Although the representations and processes underlying higher functions in the brain are still largely unknown, the organization of sensory cortices has been quite well understood for about 30 years. For example in the visual system, the Nobel prize winning studies of Hubel and Wiesel [20,22] showed that neurons in the primary visual cortex are responsive to particular features in the input, such as a line of a particular orientation at a particular location in the visual field. The inputs in the retina to which a neuron responds is called the receptive field of the neuron. All neurons in a vertical column in the cortex typically have the same receptive field and feature preferences. Vertical groups of neurons with the same orientation preference are called orientation columns and vertical groups with the same eye preference are called ocular dominance columns. These feature preferences gradually vary across the surface of the cortex in characteristic spatial patterns called cortical maps.
Often, altering the sensory environment of the young animal produces readily observable changes in the organization of the afferent connections to the cortex [21,23,24]. Based on such observations, it was generally believed that the response properties of cortical cells are defined primarily by the organization of afferents. Functionally for example the visual cortex was thought to be a collection of filters for visual input, and the properties of the filters (such as orientation preference) were thought to be defined by the patterns of afferent synapses. Possible lateral interactions between cells across the cortex were usually ignored, partly for simplicity, and partly because there did not exist sufficient neurobiological data to form well-defined theories about these interactions. Furthermore, based on early discoveries on the plasticity of the cortex (such as those of [1,4,5,24,46]), it was believed that the cortical structure was influenced by the visual environment only in early development, and that cortex was essentially static afterwards. The lateral connections were thought to play a secondary role in shaping visual cortex, with the primary role attributed to plasticity of thalamocortical afferents.

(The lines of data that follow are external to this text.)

### src/cache_settings.svh
`ifndef CACHE_SETTINGS_SVH
`define CACHE_SETTINGS_SVH

// request address width
`define CACHE_ADDR_WIDTH 32

// one data word, also one refill beat
`define CACHE_XLEN 64

// cache geometry
`define CACHE_SETS 64
`define CACHE_LINE_BYTES 32

// memory beats needed to fill one line
`define CACHE_BEATS 4

`endif
### src/cacheAddrPkg.sv
`default_nettype none
`include "cache_settings.svh"

package cacheAddrPkg;
  localparam int offsetBits = $clog2(`CACHE_LINE_BYTES);
  localparam int indexBits  = $clog2(`CACHE_SETS);
  localparam int tagBits    = `CACHE_ADDR_WIDTH - indexBits - offsetBits;
  // word number inside a line, byte lanes dropped
  localparam int wordBits   = offsetBits - $clog2(`CACHE_XLEN / 8);

  typedef logic [`CACHE_ADDR_WIDTH-1:0] addr_t;
  typedef logic [tagBits-1:0]           tag_t;
  typedef logic [indexBits-1:0]         index_t;
  typedef logic [offsetBits-1:0]        offset_t;

  function automatic tag_t getTag(addr_t a);
    return a[`CACHE_ADDR_WIDTH-1 -: tagBits];
  endfunction

  function automatic index_t getIndex(addr_t a);
    return a[offsetBits +: indexBits];
  endfunction

  function automatic logic [wordBits-1:0] getWord(addr_t a);
    offset_t off;
    off = a[offsetBits-1:0];
    return off[offsetBits-1 -: wordBits];
  endfunction

  // start address of the line holding a
  function automatic addr_t lineAlign(addr_t a);
    return {a[`CACHE_ADDR_WIDTH-1:offsetBits], {offsetBits{1'b0}}};
  endfunction
endpackage

`default_nettype wire

### src/cacheDataPkg.sv
`default_nettype none
`include "cache_settings.svh"

package cacheDataPkg;
  typedef logic [`CACHE_XLEN-1:0] word_t;

  // word 0 sits in the low bits
  typedef word_t [`CACHE_BEATS-1:0] line_t;

  typedef enum logic [2:0] {
    stIdle,
    stCompare,
    stMiss,
    stFill,
    stAnswer
  } lookupState_t;

  // register map of the control block
  typedef enum logic [1:0] {
    regCtrl      = 2'd0,
    regHitCount  = 2'd1,
    regMissCount = 2'd2
  } csrReg_t;
endpackage

`default_nettype wire

### src/cacheLookup.sv
`timescale 1ns/1ps
`default_nettype none
`include "cache_settings.svh"

module cacheLookup (
  input  wire logic                 clk,
  input  wire logic                 rst_n,
  // pipeline side
  input  wire logic                 valid_i,
  input  wire cacheAddrPkg::addr_t  addr_i,
  output logic                      addr_ok_o,
  output logic                      data_ok_o,
  output cacheDataPkg::word_t       rd_data_o,
  // control block
  input  wire logic                 cacheEn_i,
  input  wire logic                 invalidate_i,
  output logic                      hitPulse_o,
  output logic                      missPulse_o,
  // refill engine
  output logic                      fillStart_o,
  output cacheAddrPkg::addr_t       fillAddr_o,
  input  wire logic                 fillDone_i,
  input  wire cacheDataPkg::line_t  fillLine_i,
  // tag and data arrays
  output logic                      tagEn_o,
  output logic [1:0]                tagWr_o,
  output cacheAddrPkg::tag_t        tagWrData_o,
  input  wire cacheAddrPkg::tag_t   tagRd0_i,
  input  wire cacheAddrPkg::tag_t   tagRd1_i,
  output logic                      dataWr0_o,
  output logic                      dataWr1_o,
  output cacheDataPkg::line_t       dataWrData_o,
  input  wire cacheDataPkg::line_t  dataRd0_i,
  input  wire cacheDataPkg::line_t  dataRd1_i,
  output cacheAddrPkg::index_t      arrayAddr_o
);
  import cacheAddrPkg::*;
  import cacheDataPkg::*;

  lookupState_t           state;
  lookupState_t           nextState;
  addr_t                  reqAddr;
  index_t                 reqIndex;
  logic [wordBits-1:0]    reqWord;
  logic [`CACHE_SETS-1:0] validWay0;
  logic [`CACHE_SETS-1:0] validWay1;
  logic [`CACHE_SETS-1:0] lruBits;
  logic                   hit0;
  logic                   hit1;
  logic                   cacheHit;
  logic                   accept;
  logic                   victim;
  logic                   allocate;

  assign reqIndex = getIndex(reqAddr);
  assign reqWord  = getWord(reqAddr);

  // arrays were read with reqIndex in the cycle before compare
  assign hit0 = (state == stCompare) && validWay0[reqIndex] && (tagRd0_i == getTag(reqAddr));
  assign hit1 = (state == stCompare) && validWay1[reqIndex] && (tagRd1_i == getTag(reqAddr));
  // a disabled cache misses on everything
  assign cacheHit = cacheEn_i && (hit0 || hit1);

  assign addr_ok_o = (state == stIdle) || ((state == stCompare) && cacheHit);
  assign accept    = valid_i && addr_ok_o;

  // lru bit names the way to replace next
  assign victim   = lruBits[reqIndex];
  assign allocate = (state == stAnswer) && cacheEn_i;

  always_ff @(posedge clk or negedge rst_n) begin
    if (!rst_n) begin
      state <= stIdle;
    end else begin
      state <= nextState;
    end
  end

  always_comb begin
    nextState = state;
    case (state)
      stIdle: begin
        if (valid_i) begin
          nextState = stCompare;
        end
      end
      stCompare: begin
        if (!cacheHit) begin
          nextState = stMiss;
        end else if (!valid_i) begin
          nextState = stIdle;
        end
      end
      stMiss: begin
        nextState = stFill;
      end
      stFill: begin
        if (fillDone_i) begin
          nextState = stAnswer;
        end
      end
      stAnswer: begin
        nextState = stIdle;
      end
      default: begin
        nextState = stIdle;
      end
    endcase
  end

  always_ff @(posedge clk) begin
    if (accept) begin
      reqAddr <= addr_i;
    end
  end

  always_ff @(posedge clk or negedge rst_n) begin
    if (!rst_n) begin
      validWay0 <= '0;
      validWay1 <= '0;
      lruBits   <= '0;
    end else if (invalidate_i) begin
      validWay0 <= '0;
      validWay1 <= '0;
      lruBits   <= '0;
    end else if (allocate) begin
      if (victim) begin
        validWay1[reqIndex] <= 1'b1;
      end else begin
        validWay0[reqIndex] <= 1'b1;
      end
      lruBits[reqIndex] <= ~victim;
    end else if (cacheHit) begin
      // the way not used now becomes the victim
      lruBits[reqIndex] <= hit0;
    end
  end

  // index comes from the new request while accepting, else the latched one
  assign arrayAddr_o  = accept ? getIndex(addr_i) : reqIndex;
  assign tagEn_o      = accept || allocate;
  assign tagWr_o      = {allocate && victim, allocate && !victim};
  assign tagWrData_o  = getTag(reqAddr);
  assign dataWr0_o    = allocate && !victim;
  assign dataWr1_o    = allocate && victim;
  assign dataWrData_o = fillLine_i;

  assign hitPulse_o  = cacheHit;
  assign missPulse_o = (state == stCompare) && !cacheHit;
  assign fillStart_o = (state == stMiss);
  assign fillAddr_o  = reqAddr;

  assign data_ok_o = cacheHit || (state == stAnswer);

  always_comb begin
    if (state == stAnswer) begin
      rd_data_o = fillLine_i[reqWord];
    end else if (hit1) begin
      rd_data_o = dataRd1_i[reqWord];
    end else begin
      rd_data_o = dataRd0_i[reqWord];
    end
  end

  // a line never lives in both ways
  singleWayHit: assert property (@(posedge clk) disable iff (!rst_n)
    !(hit0 && hit1));

endmodule

`default_nettype wire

Recently, however, a number of exciting results about intracortical connectivity and dynamic processes in the cortex have emerged. Lateral connections are found to be remarkably ordered: they connect primarily areas with similar properties, such as neurons with the same orientation or eye preference in the visual cortex [13,15,28]. Such organization is not genetically determined nor static, but develops cooperatively and simultaneously with the thalamocortical afferents, and changes dynamically according to visual experience throughout life [6,7,8,26,28]). The new understanding of cortical development and function thus differs drastically from the old. Lateral interactions appear to play a much larger role both in the development and function of the cortex than previously believed, a role that we are only now beginning to understand.
A crucial part of the effort to integrate lateral interactions into the model of cortical function is computational modeling of the hypothesized structures and processes. Studying complex, dynamic phenomena such as those exhibited by the cortical circuits is usually very difficult experimentally, but computational simulations may give insight into what to look for. This book presents several such investigations, each addressing the role of lateral interactions at a different level or from a slightly different perspective. While a unified model of lateral interactions in the cortex is yet to emerge, the book can give an overview of the kinds of processes that may be going on, and thereby further our understanding of information processing in the cortex.